Third, we recommend active learning researchers move beyond the active learning versus traditional lecture contrast and focus more on researching strategies we can implement in college classrooms to promote cognitive engagement such as self-explanations and retrieval practice (see Dunlosky et al., 2013 for a review of learning strategies). Researchers should also focus on investigating how lecture can be effectively integrated with participatory class activities (see discussion by Martella & Schneider, in press). “Lecture or active learning” reflects a false dichotomy and an unneeded choice. As some researchers have noted, “there are still times when lectures will be needed” (Noah Finkelstein quoted in Bajak, 2014, para. 7) and it is “a matter of both, not one or the other” (Opdal, 2021, p. 16). Therefore, moving away from the constructivist teaching fallacy (Mayer, 2004) where being behaviorally active is equated with being cognitively active, we need to refocus our efforts on studying how to design learning environments that cultivate cognitive engagement.

Conclusion

The active learning literature contains a number of internal validity control issues that need to be addressed if we are to determine the extent to which active learning interventions are effective and if there are any boundary conditions for when particular active learning interventions are or are not effective. Consider that half of the articles conducted in both databases (i.e., Freeman et al., 2014 and 2015–2022 sampled articles) compared groups from different years, with the control group almost always reflecting the prior year(s). It is possible that biases can be introduced in articles when instructors have the goal of improving their future course by changing multiple variables at once. Furthermore, the interventions are generally not observed to ensure fidelity of implementation, and groups often differ on multiple factors such as the instructor and the class size. Without controlling for confounding variables, including this bias, it is possible that the results obtained in these articles are not reflecting the true effect of active learning interventions (nor lecture interventions).

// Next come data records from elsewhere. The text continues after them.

`config.mk`:
```
export PLATFORM = sky130hd
export DESIGN_NAME = chunk_bitmap_allocator_flat
export DESIGN_NICKNAME = d
export VERILOG_FILES = /design/src/rtl/core/cba_pkg.sv /design/src/rtl/core/cba_req_if.sv /design/src/rtl/core/cba_rsp_if.sv /design/src/rtl/core/chunk_bitmap_allocator.sv /design/src/flat_wrapper.sv
export SDC_FILE = /design/constraint.sdc
export NUM_CORES = 2
export LEC_CHECK = 0
export BUFFER_PORTS_ARGS = -buffer_cell sky130_fd_sc_hd__buf_2
export CAP_MARGIN = 20
export CORE_MARGIN = 4
export CORE_UTILIZATION = 45
export DETAILED_ROUTE_END_ITERATION = 8
export PLACE_DENSITY = 0.66
export SLEW_MARGIN = 10
export SYNTH_ARGS = -nofsm -noshare
export SYNTH_HDL_FRONTEND = slang
export SYNTH_MEMORY_MAX_BITS = 65536
export SYNTH_SLANG_ARGS = --single-unit
export TNS_END_PERCENT = 10
```
`constraint.sdc`:
```
create_clock -name clk -period 13.29 [get_ports clk]
set_input_delay 0.6645 -clock clk [delete_from_list [all_inputs] [get_ports clk]]
set_output_delay 0.6645 -clock clk [all_outputs]
set_load 0.02 [all_outputs]
```
[src/rtl/n50_walk.sv]
// Walk over the sorted lengths: running sums per class, compared against
// half of the class total and half of the grand total.
// Depends on n50_pkg.
module n50_walk import n50_pkg::*; (
  input  logic             clk,
  input  logic             rst,
  input  walk_ctrl_t       ctrl,
  input  entry_t           head,
  input  logic [SUM_W-1:0] phased_sum,
  input  logic [SUM_W-1:0] unphased_sum,
  output n50_res_t         res [STAT_N]
);

  logic [SUM_W:0]         grand;
  logic [SUM_W-1:0]       thr_all;
  logic [SUM_W-1:0]       thr_ph;
  logic [SUM_W-1:0]       thr_un;
  logic [SUM_W-1:0]       run_ph;
  logic [SUM_W-1:0]       run_un;
  logic                   b_valid;
  logic [LENGTH_BITS-1:0] b_len;
  logic                   b_phased;

  assign grand = {1'b0, phased_sum} + {1'b0, unphased_sum};

  // sums are stable for the whole walk
  always_ff @(posedge clk) begin
    thr_all <= grand[SUM_W:1];
    thr_ph  <= phased_sum >> 1;
    thr_un  <= unphased_sum >> 1;
  end

  // stage 1: accumulate
  always_ff @(posedge clk) begin
    if (rst || ctrl.clear) begin
      run_ph  <= '0;
      run_un  <= '0;
      b_valid <= 1'b0;
    end else begin
      b_valid <= ctrl.feed;
      if (ctrl.feed) begin
        b_len    <= head.len;
        b_phased <= head.phased;
        if (head.phased) begin
          run_ph <= run_ph + {{CNT_W{1'b0}}, head.len};
        end else begin
          run_un <= run_un + {{CNT_W{1'b0}}, head.len};
        end
      end
    end
  end

  // stage 2: first crossing of each threshold
  always_ff @(posedge clk) begin
    if (rst || ctrl.clear) begin
      for (int k = 0; k < STAT_N; k++) begin
        res[k] <= '0;
      end
    end else if (b_valid) begin
      if (b_phased) begin
        if (!res[STAT_PH_ALL].found && run_ph >= thr_all) begin
          res[STAT_PH_ALL] <= '{found: 1'b1, len: b_len};
        end
        if (!res[STAT_PH_PH].found && run_ph >= thr_ph) begin
          res[STAT_PH_PH] <= '{found: 1'b1, len: b_len};
        end
      end else begin
        if (!res[STAT_UN_ALL].found && run_un >= thr_all) begin
          res[STAT_UN_ALL] <= '{found: 1'b1, len: b_len};
        end
        if (!res[STAT_UN_UN].found && run_un >= thr_un) begin
          res[STAT_UN_UN] <= '{found: 1'b1, len: b_len};
        end
      end
    end
  end

endmodule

Unfortunately, we are still left with several questions that were not answered by the current literature base. First, we do not know what type of active learning methods work best or what comprises active learning (i.e., observable motoric behaviors or cognitive [thinking] behaviors). Second, we do not know if the quality of lectures (however that is defined) would change the outcomes of these articles. Third, we do not know when active learning approaches should be introduced in the instructional sequence. Finally, we do not know what the appropriate dosage levels are for both active learning and lecture components. In our review of 260 articles, we cannot answer any of these questions with the current literature base. It is our hope that future research will begin to address methodological control issues to gain a better understanding of the effects of different active learning interventions and move toward answering questions that will develop the construct of active learning and provide more practical implementation recommendations.

Funding

The first author has received support from the National Science Foundation Graduate Research Fellowship Program under grant number DGE-1842166 and the National Science Foundation STEM Education Postdoctoral Research Fellowship Program under grant number 2222208. Any opinions, findings, and conclusions or recommendations expressed in this material are those of the authors and do not necessarily reflect the views of the National Science Foundation.